• [Your goal] Which lines of the data contain the string "integer"? Copy every one of them.

• [Source data]
:::::
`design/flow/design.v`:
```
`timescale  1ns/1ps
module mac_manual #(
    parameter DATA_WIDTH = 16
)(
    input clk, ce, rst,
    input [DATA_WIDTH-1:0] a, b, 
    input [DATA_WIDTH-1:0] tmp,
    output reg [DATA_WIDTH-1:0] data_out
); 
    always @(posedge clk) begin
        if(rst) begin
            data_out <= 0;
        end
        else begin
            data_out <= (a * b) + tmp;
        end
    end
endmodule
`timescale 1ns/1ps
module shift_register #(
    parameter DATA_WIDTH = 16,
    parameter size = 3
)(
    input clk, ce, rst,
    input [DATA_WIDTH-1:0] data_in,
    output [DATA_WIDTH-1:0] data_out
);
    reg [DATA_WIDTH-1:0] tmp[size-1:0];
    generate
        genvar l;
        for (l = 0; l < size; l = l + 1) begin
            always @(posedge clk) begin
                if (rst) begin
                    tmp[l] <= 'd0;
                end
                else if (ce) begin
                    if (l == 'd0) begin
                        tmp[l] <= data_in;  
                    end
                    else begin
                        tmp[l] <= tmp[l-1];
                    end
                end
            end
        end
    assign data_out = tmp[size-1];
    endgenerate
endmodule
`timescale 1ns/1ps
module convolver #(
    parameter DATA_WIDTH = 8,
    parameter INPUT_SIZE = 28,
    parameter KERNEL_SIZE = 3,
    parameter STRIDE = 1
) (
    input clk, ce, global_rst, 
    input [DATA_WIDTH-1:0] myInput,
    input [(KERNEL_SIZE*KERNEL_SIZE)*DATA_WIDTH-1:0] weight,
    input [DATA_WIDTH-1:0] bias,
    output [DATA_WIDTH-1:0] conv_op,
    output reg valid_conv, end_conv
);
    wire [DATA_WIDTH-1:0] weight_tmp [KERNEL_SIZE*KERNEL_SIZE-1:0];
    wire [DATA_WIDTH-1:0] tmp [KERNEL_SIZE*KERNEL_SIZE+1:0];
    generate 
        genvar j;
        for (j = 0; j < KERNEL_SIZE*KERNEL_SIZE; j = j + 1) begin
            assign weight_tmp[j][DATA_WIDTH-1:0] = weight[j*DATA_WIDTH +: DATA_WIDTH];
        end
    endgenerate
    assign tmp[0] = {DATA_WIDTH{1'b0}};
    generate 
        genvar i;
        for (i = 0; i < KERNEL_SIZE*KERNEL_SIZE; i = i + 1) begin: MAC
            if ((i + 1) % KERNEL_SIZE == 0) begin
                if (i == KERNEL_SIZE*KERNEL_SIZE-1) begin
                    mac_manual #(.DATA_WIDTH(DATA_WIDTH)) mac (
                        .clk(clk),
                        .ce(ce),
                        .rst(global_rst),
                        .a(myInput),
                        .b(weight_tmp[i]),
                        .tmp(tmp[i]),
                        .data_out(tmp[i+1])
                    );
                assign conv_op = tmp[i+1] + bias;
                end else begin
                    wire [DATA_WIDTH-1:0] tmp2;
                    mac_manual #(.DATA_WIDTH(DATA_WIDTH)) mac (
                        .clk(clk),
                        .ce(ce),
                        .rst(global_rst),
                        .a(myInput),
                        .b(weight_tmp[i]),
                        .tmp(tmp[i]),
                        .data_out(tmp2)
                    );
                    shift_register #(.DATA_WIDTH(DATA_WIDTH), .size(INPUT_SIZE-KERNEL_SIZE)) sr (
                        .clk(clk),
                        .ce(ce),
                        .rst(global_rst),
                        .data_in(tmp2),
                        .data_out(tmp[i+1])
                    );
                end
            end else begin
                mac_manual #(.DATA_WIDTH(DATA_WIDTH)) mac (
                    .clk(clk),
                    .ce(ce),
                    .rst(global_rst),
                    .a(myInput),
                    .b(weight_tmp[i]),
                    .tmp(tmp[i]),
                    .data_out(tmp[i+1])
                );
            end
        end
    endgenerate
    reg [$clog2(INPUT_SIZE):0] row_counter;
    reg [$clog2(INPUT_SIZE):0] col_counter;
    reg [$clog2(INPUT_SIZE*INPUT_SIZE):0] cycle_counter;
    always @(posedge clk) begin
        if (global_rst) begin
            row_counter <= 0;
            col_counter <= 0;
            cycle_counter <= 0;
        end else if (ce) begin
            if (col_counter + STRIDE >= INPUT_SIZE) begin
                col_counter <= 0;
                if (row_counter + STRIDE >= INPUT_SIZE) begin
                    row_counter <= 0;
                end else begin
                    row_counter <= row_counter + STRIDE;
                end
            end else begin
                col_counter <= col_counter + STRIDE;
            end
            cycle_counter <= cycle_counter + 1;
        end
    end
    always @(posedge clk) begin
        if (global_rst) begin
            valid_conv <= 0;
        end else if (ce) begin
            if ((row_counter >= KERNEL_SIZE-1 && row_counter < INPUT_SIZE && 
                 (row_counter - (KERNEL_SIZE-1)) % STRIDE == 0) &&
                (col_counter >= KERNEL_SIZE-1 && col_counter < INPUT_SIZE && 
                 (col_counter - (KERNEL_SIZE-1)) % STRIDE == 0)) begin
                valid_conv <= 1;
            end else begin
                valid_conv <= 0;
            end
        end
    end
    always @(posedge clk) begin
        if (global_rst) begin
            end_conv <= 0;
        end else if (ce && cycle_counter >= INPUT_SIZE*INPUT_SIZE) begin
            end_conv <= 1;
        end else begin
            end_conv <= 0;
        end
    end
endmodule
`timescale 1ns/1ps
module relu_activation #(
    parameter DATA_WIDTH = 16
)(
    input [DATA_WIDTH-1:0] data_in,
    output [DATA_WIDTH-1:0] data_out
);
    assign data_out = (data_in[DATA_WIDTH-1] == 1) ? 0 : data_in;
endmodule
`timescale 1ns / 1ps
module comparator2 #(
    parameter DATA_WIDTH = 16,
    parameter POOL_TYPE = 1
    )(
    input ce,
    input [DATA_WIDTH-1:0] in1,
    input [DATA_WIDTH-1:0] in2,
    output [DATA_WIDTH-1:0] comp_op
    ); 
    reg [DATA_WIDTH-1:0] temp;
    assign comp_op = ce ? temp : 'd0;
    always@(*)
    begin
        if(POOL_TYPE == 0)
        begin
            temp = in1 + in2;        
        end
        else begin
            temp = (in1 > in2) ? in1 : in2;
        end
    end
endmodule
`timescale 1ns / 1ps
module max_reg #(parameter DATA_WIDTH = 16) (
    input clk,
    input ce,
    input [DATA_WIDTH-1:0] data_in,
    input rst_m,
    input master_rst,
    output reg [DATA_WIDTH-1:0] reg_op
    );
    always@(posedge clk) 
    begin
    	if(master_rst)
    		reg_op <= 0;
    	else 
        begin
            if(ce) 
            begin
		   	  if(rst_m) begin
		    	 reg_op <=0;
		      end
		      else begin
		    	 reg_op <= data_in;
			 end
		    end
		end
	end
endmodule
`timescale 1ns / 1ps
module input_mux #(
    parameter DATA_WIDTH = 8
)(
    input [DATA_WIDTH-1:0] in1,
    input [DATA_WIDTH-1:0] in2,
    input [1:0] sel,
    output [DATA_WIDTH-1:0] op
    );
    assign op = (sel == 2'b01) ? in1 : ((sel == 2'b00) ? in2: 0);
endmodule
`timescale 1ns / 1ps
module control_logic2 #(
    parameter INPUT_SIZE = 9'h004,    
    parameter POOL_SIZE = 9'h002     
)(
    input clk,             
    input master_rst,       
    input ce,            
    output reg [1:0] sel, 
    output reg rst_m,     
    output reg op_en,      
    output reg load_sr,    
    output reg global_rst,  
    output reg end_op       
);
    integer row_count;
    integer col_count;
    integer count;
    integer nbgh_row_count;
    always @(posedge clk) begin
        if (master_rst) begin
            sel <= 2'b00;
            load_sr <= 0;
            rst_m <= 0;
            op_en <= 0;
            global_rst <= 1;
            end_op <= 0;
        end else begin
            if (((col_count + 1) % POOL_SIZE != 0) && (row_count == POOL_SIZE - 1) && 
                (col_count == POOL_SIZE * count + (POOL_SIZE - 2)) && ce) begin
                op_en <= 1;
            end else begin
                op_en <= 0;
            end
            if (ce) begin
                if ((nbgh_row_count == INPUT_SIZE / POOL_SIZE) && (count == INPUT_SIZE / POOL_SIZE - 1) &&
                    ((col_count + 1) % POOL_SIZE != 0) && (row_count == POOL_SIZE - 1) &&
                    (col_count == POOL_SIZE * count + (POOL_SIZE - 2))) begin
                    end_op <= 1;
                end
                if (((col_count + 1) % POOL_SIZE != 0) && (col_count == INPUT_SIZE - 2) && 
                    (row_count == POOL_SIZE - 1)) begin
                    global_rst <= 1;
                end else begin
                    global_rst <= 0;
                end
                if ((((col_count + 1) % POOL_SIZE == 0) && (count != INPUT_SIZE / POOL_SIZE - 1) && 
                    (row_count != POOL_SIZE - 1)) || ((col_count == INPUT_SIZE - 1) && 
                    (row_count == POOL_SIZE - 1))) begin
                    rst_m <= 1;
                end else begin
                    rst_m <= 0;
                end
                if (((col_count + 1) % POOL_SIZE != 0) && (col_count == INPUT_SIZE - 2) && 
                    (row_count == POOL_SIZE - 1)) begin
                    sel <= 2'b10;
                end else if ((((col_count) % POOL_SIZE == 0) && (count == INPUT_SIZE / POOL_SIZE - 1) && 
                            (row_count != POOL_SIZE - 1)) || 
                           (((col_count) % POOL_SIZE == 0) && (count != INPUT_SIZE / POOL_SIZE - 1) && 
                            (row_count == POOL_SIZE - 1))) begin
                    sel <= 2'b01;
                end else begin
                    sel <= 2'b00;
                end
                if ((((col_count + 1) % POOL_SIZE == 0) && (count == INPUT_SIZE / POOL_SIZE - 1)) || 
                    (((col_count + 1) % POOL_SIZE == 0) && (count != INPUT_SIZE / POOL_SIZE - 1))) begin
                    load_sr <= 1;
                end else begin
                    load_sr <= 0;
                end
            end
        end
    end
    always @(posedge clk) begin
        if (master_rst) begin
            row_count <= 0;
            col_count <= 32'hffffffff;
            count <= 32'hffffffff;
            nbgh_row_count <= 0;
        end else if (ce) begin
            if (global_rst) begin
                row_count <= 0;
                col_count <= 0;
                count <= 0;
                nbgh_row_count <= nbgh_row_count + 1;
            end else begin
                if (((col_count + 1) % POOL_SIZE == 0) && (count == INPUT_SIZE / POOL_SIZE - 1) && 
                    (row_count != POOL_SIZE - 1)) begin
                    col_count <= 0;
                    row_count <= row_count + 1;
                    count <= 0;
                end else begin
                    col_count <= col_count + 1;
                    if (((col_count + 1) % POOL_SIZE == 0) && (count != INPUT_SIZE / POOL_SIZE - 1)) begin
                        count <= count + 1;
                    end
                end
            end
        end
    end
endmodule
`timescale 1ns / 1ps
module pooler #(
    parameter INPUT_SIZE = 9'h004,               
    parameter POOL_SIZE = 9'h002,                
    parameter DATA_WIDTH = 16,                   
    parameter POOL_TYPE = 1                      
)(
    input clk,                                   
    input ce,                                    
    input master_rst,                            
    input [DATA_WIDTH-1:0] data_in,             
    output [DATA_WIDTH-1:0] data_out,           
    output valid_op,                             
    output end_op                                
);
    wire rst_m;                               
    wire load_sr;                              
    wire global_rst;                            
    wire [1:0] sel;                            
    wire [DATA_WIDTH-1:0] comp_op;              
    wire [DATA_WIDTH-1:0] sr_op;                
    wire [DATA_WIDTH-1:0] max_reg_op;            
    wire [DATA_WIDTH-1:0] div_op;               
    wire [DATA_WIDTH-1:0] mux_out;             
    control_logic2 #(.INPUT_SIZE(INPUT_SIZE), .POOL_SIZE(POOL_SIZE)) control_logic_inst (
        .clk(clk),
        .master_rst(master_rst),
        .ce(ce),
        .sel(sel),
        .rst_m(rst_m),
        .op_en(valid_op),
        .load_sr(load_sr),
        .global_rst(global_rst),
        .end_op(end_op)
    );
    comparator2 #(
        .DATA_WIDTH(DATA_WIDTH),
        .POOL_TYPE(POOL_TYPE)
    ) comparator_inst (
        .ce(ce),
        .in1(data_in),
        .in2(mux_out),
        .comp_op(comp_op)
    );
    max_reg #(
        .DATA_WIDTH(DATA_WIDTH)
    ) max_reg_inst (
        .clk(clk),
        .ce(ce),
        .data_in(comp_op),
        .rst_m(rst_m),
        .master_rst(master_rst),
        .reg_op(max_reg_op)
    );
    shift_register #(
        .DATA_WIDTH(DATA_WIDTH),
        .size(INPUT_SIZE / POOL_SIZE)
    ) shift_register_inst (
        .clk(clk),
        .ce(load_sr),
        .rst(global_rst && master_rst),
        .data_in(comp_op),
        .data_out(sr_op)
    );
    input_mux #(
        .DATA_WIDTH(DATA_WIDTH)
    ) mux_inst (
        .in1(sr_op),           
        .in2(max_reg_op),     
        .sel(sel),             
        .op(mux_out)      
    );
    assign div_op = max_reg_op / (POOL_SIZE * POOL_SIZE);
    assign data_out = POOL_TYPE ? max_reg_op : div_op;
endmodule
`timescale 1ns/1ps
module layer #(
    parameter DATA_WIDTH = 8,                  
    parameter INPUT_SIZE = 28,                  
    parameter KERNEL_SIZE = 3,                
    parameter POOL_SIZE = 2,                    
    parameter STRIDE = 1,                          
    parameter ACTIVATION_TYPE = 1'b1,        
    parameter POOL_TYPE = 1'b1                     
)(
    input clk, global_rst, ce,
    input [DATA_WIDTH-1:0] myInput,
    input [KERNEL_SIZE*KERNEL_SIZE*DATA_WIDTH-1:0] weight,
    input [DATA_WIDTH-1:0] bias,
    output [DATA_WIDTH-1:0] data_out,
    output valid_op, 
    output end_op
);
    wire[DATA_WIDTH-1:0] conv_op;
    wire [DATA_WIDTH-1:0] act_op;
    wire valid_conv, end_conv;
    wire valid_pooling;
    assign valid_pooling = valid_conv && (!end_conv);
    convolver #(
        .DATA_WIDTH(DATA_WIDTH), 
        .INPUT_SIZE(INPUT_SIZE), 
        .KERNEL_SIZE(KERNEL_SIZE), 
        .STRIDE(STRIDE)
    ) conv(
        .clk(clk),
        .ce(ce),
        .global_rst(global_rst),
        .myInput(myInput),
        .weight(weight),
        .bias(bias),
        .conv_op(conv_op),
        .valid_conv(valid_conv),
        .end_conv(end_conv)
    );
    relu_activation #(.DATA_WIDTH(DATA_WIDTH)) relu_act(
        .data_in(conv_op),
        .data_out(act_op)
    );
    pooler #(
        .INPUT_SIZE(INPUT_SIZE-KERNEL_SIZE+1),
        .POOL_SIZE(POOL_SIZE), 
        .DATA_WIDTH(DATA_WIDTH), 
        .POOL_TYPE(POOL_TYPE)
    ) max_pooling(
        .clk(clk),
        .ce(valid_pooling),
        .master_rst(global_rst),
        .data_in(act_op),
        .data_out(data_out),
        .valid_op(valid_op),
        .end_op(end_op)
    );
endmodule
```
:::::
• [Result of the exercise]
    integer row_count;
    integer col_count;
    integer count;
    integer nbgh_row_count;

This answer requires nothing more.